Rassurez vous, aucunes pensées morbides au Clos des Fées où tout va plutôt bien dans une morosité ambiante de plus en plus pesante. Au point que le domaine devient une sorte de « halte bonne humeur » pour certains fournisseurs et autres représentants qui semblent avoir plaisir à s’arrêter ici pour, enfin, passer un moment avec un vigneron un tant soit peu « optimiste » :))

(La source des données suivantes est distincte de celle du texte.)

==> src/rtl/uart_tx.sv <==
// 8N1 UART transmitter with a one-entry holding register so consecutive
// frames leave back-to-back; tx idles high and data goes out LSB first.
module uart_tx #(
  parameter int CLOCK_DIVIDE  = 5,
  parameter int TICKS_PER_BIT = 4
) (
  input  logic       clk,
  input  logic       rst,
  input  logic       transmit,
  input  logic [7:0] tx_byte,
  output logic       tx,
  output logic       tx_ready,
  output logic       is_transmitting
);

  localparam int DW = (CLOCK_DIVIDE  > 1) ? $clog2(CLOCK_DIVIDE)  : 1;
  localparam int TW = (TICKS_PER_BIT > 1) ? $clog2(TICKS_PER_BIT) : 1;

  localparam logic [1:0] IDLE  = 2'd0;
  localparam logic [1:0] START = 2'd1;
  localparam logic [1:0] DATA  = 2'd2;
  localparam logic [1:0] STOP  = 2'd3;

  logic [1:0]    state;
  logic [DW-1:0] div_cnt;
  logic [TW-1:0] tick_cnt;
  logic [3:0]    bit_cnt;
  logic [7:0]    shifter;
  logic [7:0]    hold;
  logic          hold_full;

  logic       div_last, tick_last, bit_end, stop_last, accept;
  logic       load, clear_hold;
  logic [7:0] load_byte;

  assign div_last  = (div_cnt  == DW'(CLOCK_DIVIDE  - 1));
  assign tick_last = (tick_cnt == TW'(TICKS_PER_BIT - 1));
  assign bit_end   = div_last && tick_last;
  assign stop_last = (state == STOP) && bit_end;
  assign tx_ready  = !hold_full && !rst;
  assign accept    = transmit && tx_ready;

  // A new frame can only begin from IDLE or on the final stop cycle; a pending
  // held byte takes priority, otherwise an accept on that cycle bypasses hold.
  always_comb begin
    load       = 1'b0;
    clear_hold = 1'b0;
    load_byte  = hold;
    if (state == IDLE || stop_last) begin
      if (hold_full) begin
        load       = 1'b1;
        clear_hold = 1'b1;
      end else if (accept) begin
        load      = 1'b1;
        load_byte = tx_byte;
      end
    end
  end

  always_ff @(posedge clk) begin
    if (rst) begin
      state           <= IDLE;
      tx              <= 1'b1;
      is_transmitting <= 1'b0;
      hold_full       <= 1'b0;
      hold            <= '0;
      shifter         <= '0;
      div_cnt         <= '0;
      tick_cnt        <= '0;
      bit_cnt         <= '0;
    end else begin
      if (clear_hold)
        hold_full <= 1'b0;
      else if (accept && !load) begin
        hold      <= tx_byte;
        hold_full <= 1'b1;
      end

      // Bit timing restarts on every frame load, so edges stay frame-aligned.
      if (state != IDLE) begin
        if (div_last) begin
          div_cnt  <= '0;
          tick_cnt <= tick_last ? '0 : tick_cnt + 1'b1;
        end else
          div_cnt <= div_cnt + 1'b1;
      end

      if (load) begin
        state           <= START;
        tx              <= 1'b0;
        shifter         <= load_byte;
        bit_cnt         <= 4'd8;
        div_cnt         <= '0;
        tick_cnt        <= '0;
        is_transmitting <= 1'b1;
      end else if (bit_end) begin
        case (state)
          START: begin
            state <= DATA;
            tx    <= shifter[0];
          end
          DATA: begin
            if (bit_cnt == 4'd1) begin
              state   <= STOP;
              tx      <= 1'b1;
              bit_cnt <= '0;
            end else begin
              tx      <= shifter[1];
              shifter <= shifter >> 1;
              bit_cnt <= bit_cnt - 1'b1;
            end
          end
          STOP: begin
            state           <= IDLE;
            is_transmitting <= 1'b0;
          end
          default: ;
        endcase
      end
    end
  end

endmodule

==> config.mk <==
export PLATFORM = sky130hd
export DESIGN_NAME = uart_tx
export DESIGN_NICKNAME = d
export VERILOG_FILES = /design/src/rtl/uart_tx.sv
export SDC_FILE = /design/constraint.sdc
export NUM_CORES = 1
export LEC_CHECK = 0
export CORE_MARGIN = 5
export CORE_UTILIZATION = 62
export DETAILED_ROUTE_END_ITERATION = 6
export PLACE_DENSITY = 0.87
export SLEW_MARGIN = 20
export SYNTH_ARGS = -nofsm -noshare
export SYNTH_HDL_FRONTEND = slang
export SYNTH_SLANG_ARGS = --single-unit
==> constraint.sdc <==
create_clock -name clk -period 4.1 [get_ports clk]
set_input_delay 1.23 -clock clk [delete_from_list [all_inputs] [get_ports clk]]
set_output_delay 1.23 -clock clk [all_outputs]
set_load 0.03 [all_outputs]
==> impl_metrics.env <==
export IMPL_grt_pass1_vias=1374
export IMPL_die_y_um=63.51
export IMPL_start_util=0.6438
export IMPL_syn_avg_cell_area_um2=9.199
export IMPL_final_cell_mix="a21oi_1, dfxtp_1, nand2b_1"
export IMPL_syn_area_mm2=0.001775
export IMPL_cts_root_buf="clkbuf_4"
export IMPL_crit_path_start="rst"
export IMPL_critPathLaunchType="primary input"
export IMPL_antenna_found_initial=0
export IMPL_syn_nets=215
export IMPL_end_kind="output port"
export IMPL_cts_resized=0
export IMPL_status="finished clean"
export IMPL_worstPathMaxFanout=2
export IMPL_diodes=0
export IMPL_yosysUniqueCellTypes=36
export IMPL_slew_headroom=0.5112
export IMPL_r2r_slack_ns=1.93
export IMPL_clkTransAtPathRegs_ns=0.09
export IMPL_dieArea_mm2=0.004034
export IMPL_numCtsBuffers=5
export IMPL_min_path_type="reg2reg"
export IMPL_grtUsageTotal=0.1938
export IMPL_r2r_cells=6
export IMPL_cts_tree="built"
export IMPL_port_buffers=13
export IMPL_worst_slew_pin_slew_ns=0.7308
export IMPL_row_count=19
export IMPL_ios=14
export IMPL_skew_ns=0.003898
export IMPL_final_common_cell="a21oi_1"
export IMPL_stdcell_area_mm2=0.001953
export IMPL_drtPass1Iterations=5
export IMPL_finalCritPeriodShare=0.7710
export IMPL_reg2reg_to="shifter[7]$_SDFFE_PP0P_"
export IMPL_clk_latency_ns=0.33
export IMPL_max_freq_mhz=316.3
export IMPL_avgViaCountPerCell=5.987
export IMPL_cts_hold_buf=0
export IMPL_nets=227
export IMPL_gp_congestion=0.7503
export IMPL_yosysSeqAreaShare=0.3383
export IMPL_fin_crit_ns=3.161
export IMPL_maxCapViolCount=0
export IMPL_fin_util=0.7083
export IMPL_drt_wl_total_mm=3.604
export IMPL_cts_buffer_depth=2
export IMPL_synth_cells=193
export IMPL_power_density_mw_per_mm2=309.6
export IMPL_core_mm2=0.002758
export IMPL_crit_arrival_ns=1.93
export IMPL_cp_required_ns=2.87
export IMPL_report_final_setup_viol=0
export IMPL_post_cts_setup_buffers=0
export IMPL_p_leak_nw=0.7023
export IMPL_grt_pass1_wl_mm=6.258
export IMPL_grt_overflow=0
export IMPL_drc=0
export IMPL_crit_type="in2out"
export IMPL_drive_gt1_frac=0.1602
export IMPL_dpl_cell_area_mm2=0.001893
export IMPL_hold_start="hold[3]$_SDFFE_PP0P_"
export IMPL_dp_hpwl_mm=2.643
export IMPL_syn_to_final_growth_pct=10.01
export IMPL_die_w_um=63.51
export IMPL_slew_viol_final=0
export IMPL_drt_iter0_markers=129
export IMPL_worst_hold_slack_ns=0.4600
export IMPL_clock_sinks=30
export IMPL_ys_warn_count=0
export IMPL_vdd_drop_max_uv=339.6
export IMPL_crit_reg2reg_launch="state[0]$_SDFFE_PP0P_"
export IMPL_hold_depth=2
export IMPL_antenna_left=0
export IMPL_rsz0062_at_grt="false"
export IMPL_vias=1419
export IMPL_ys_ff_latch=30
export IMPL_finalHoldViolCount=0
export IMPL_hold_end="hold[3]$_SDFFE_PP0P_"
export IMPL_wl_per_cell_um=15.21
export IMPL_htree_levels=2
export IMPL_grt_max_degree=33
export IMPL_finalSetupTns_ns=0
where the power goes:
part / leakage [nW] / total (mW) / internal [mW] / switching [mW]
combinational: 0.423 / 0.102 / 0.0453 / 0.0567
clock: 0.0353 / 0.187 / 0.0830 / 0.104
sequential: 0.244 / 0.316 / 0.305 / 0.0104
total: 0.702 / 0.605 / 0.434 / 0.171
area by class of cell:
type / count / area [µm²]
Sequential cell: 30 / 600.6
Clock inverter: 1 / 5.005
Inverter: 9 / 33.78
Timing Repair Buffer: 15 / 142.6
Tap cell: 31 / 38.79
Multi-Input combinational cell: 144 / 1077
Clock buffer: 7 / 55.05
Fill cell: 216 / 804.5
critical path: stages:
cell	delay, ns
clkdlybuf4s50_1	0.48
nor2_1	0.04
buf_4	0.18
sequential cells by signal, summed over array words and instances, names as in the netlist:
register,count
shifter,8
is_transmitting,1
state,2
tx,1
bit_cnt,4
hold,8
tick_cnt,2
div_cnt,3
hold_full,1
synth_stat cells:
master	instances	share of area
nor4_2	1	0.0070
nor2_4	1	0.0063
nor2_1	14	0.030
nand4_4	1	0.012
ha_1	11	0.078
nor3b_4	1	0.011
o211a_4	1	0.0099
o2111ai_1	1	0.0049
a21o_1	2	0.0085
a22oi_1	1	0.0042
nand2_2	1	0.0035
a211oi_2	1	0.0070
o21ai_0	4	0.011
a21oi_1	31	0.087
nand2_1	17	0.036
o21bai_4	1	0.011
a21oi_4	1	0.0092
dfxtp_1	30	0.34
o221ai_2	1	0.0085
or2b_1	3	0.013
nor3_1	2	0.0056
a21o_2	1	0.0049
nor3b_2	1	0.0070
nand2b_1	20	0.070
a311oi_2	1	0.0085
buf_2	3	0.0085
clkbuf_1	4	0.0085
inv_1	9	0.019
nor3b_1	1	0.0042
and3_1	1	0.0035
buf_6	3	0.019
mux2i_1	4	0.023
a41oi_4	1	0.016
nand3_1	9	0.025
o32ai_2	8	0.073
o21ai_4	1	0.0092
per-layer routing:
layer	vias to the layer above	share of wire	routed length, µm	track usage
met1	671	0.42	1513	0.2179
met4	0	0.015	53	0.05974
met5	-	0	0	0
li1	703	-	-	-
met2	38	0.51	1841	0.3388
met3	7	0.054	196	0.06750
logic make-up after synthesis:
logic type                 Yosys count  synth area share
muxes                                4           0.02255
AOI/OAI and AO/OA                   56            0.2727
and+or+nand+nor                     73            0.2340
adders and majority gates           11           0.07752
buffers and inverters               19           0.05496
DFF                                 30            0.3383
through the flow:
| step | std cells | power [mW] | setup WS, ns |
|---|---|---|---|
| after floorplan | 193 | 0.3962 | 0.8464 |
| after global placement | 229 | 0.4185 | 0.9404 |
| after detailed placement | 229 | 0.4237 | 0.9360 |
| after CTS | 237 | 0.6048 | 0.9329 |
| after global routing | 237 | 0.6369 | 0.9217 |
| final | 237 | 0.6048 | 0.9387 |
worst max path at each step:
stage / end / depth (start not counted)
floorplan: tx_ready / 3
global placement: tx_ready / 3
detailed placement: tx_ready / 3
CTS: tx_ready / 3
global route: tx_ready / 3
finish: tx_ready / 3
(Power assumes the default switching activity.)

Néanmoins, cette disparition, tragique, d’un vigneron littéralement « habité » par sa passion, par une recherche de perfection, d’idéal, voire d’absolu, m’a fait réfléchir et discuter de nombreux sujets, souvent, avouons le, un peu tabou, avec tous les amis qui m’ont téléphoné cette semaine où qui sont passés me voir. Les « critiques ». Les « notes ». Le « commerce ». Les « médias ». La difficulté d’être tout le temps « au top », j’en passe et des meilleures. D’ailleurs, je vous passe les détails pour aller à l’essentiel, à la conclusion, issue tout droit du plus pur bon sens paysan :« On ne fait que du vin ». Et aucun vigneron, même le n° 1 des n° 1, même le 100 des 100, même le « best of the show », ne doit jamais, jamais l’oublier. Surtout qu’à mon avis, le vin « culte », celui qui rentrera dans la légende, on le fait bien souvent sans le vouloir vraiment, ni même, sur le coup, le savoir… Allez, c’est promis, je n'en parle plus. Et je recommence à écrire.